THE TASK. Scan the records below. Copy every line in which the word "instances" appears.
#### EXERCISE DATA ####
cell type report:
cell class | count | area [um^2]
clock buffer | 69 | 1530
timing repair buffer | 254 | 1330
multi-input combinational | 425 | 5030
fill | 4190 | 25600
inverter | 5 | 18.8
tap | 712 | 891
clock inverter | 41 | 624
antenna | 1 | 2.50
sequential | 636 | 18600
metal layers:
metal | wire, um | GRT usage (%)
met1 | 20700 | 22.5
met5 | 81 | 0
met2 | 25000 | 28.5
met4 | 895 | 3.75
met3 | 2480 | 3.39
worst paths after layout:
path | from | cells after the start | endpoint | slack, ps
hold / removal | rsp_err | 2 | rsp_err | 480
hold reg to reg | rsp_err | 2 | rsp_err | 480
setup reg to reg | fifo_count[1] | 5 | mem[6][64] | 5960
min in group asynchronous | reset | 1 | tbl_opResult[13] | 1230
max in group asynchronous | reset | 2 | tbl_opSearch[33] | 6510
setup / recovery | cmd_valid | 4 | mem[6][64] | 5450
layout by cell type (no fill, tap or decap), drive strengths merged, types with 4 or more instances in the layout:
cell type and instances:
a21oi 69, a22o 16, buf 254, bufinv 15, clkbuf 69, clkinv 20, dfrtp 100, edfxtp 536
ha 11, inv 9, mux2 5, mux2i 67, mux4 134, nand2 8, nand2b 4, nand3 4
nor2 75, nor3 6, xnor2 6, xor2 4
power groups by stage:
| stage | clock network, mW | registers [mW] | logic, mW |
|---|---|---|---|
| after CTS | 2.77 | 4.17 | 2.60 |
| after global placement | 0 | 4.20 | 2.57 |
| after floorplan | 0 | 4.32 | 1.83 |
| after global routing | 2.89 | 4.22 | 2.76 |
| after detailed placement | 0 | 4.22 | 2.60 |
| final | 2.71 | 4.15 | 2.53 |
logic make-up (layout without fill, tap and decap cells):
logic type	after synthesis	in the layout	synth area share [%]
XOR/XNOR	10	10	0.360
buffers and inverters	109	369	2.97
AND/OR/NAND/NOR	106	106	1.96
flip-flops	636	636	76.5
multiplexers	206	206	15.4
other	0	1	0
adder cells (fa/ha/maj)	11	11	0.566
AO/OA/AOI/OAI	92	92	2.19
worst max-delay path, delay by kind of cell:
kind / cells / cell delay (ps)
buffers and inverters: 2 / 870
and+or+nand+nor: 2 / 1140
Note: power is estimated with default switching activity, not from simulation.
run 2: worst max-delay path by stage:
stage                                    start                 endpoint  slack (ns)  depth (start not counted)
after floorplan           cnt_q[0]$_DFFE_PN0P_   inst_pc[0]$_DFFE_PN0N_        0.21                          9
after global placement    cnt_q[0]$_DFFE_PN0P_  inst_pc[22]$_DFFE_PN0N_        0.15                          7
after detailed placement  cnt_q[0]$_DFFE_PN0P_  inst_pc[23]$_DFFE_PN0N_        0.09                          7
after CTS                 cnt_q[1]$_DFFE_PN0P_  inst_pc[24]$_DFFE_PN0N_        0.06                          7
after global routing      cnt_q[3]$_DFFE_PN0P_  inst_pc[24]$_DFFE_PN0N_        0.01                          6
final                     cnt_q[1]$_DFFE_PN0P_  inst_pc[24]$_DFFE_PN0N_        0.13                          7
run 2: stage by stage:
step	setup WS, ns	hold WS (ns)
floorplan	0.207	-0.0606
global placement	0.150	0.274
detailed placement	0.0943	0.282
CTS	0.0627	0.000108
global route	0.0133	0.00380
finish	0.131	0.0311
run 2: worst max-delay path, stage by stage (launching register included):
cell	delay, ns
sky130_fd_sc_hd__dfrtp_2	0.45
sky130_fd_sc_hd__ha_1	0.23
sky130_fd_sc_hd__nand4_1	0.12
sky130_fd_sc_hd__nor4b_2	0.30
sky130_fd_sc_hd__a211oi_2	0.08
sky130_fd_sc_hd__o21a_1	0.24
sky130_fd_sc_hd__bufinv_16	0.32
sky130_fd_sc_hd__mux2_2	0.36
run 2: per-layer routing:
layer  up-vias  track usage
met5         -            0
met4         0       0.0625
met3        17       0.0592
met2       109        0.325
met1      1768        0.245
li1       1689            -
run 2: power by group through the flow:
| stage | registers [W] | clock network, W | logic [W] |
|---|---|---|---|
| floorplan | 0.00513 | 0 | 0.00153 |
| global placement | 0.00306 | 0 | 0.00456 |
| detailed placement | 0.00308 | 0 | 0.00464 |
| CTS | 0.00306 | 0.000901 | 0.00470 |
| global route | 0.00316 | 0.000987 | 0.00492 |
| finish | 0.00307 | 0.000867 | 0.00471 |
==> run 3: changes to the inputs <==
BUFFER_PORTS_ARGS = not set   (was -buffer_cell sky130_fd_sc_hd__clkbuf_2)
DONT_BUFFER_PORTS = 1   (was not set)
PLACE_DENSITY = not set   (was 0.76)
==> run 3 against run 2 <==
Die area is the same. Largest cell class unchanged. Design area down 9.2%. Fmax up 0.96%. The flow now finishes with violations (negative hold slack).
**config.mk**
```make
export PLATFORM = sky130hd
export DESIGN_NAME = axi4lite_slave_mem
export DESIGN_NICKNAME = d
export VERILOG_FILES = /design/src/rtl/axi4lite_slave_mem.sv
export SDC_FILE = /design/constraint.sdc
export NUM_CORES = 1
export LEC_CHECK = 0
export CAP_MARGIN = 25
export CELL_PAD_IN_SITES_DETAIL_PLACEMENT = 0
export CELL_PAD_IN_SITES_GLOBAL_PLACEMENT = 2
export CORE_ASPECT_RATIO = 1.5
export CORE_MARGIN = 2
export CORE_UTILIZATION = 49
export CTS_CLUSTER_DIAMETER = 150
export DETAILED_ROUTE_END_ITERATION = 7
export HOLD_SLACK_MARGIN = 0.1
export PLACE_DENSITY = 0.95
export RECOVER_POWER = 100
export SYNTH_ARGS = -nofsm -noshare
export SYNTH_HDL_FRONTEND = slang
export SYNTH_SLANG_ARGS = --single-unit
export TNS_END_PERCENT = 20
```
**constraint.sdc**
```tcl
create_clock -name clk -period 6.7 [get_ports clk]
set_input_delay 1.34 -clock clk [delete_from_list [all_inputs] [get_ports clk]]
set_output_delay 1.34 -clock clk [all_outputs]
set_load 0.03 [all_outputs]
```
####
RESPONSE TO THIS TASK.
layout by cell type (no fill, tap or decap), drive strengths merged, types with 4 or more instances in the layout:
cell type and instances:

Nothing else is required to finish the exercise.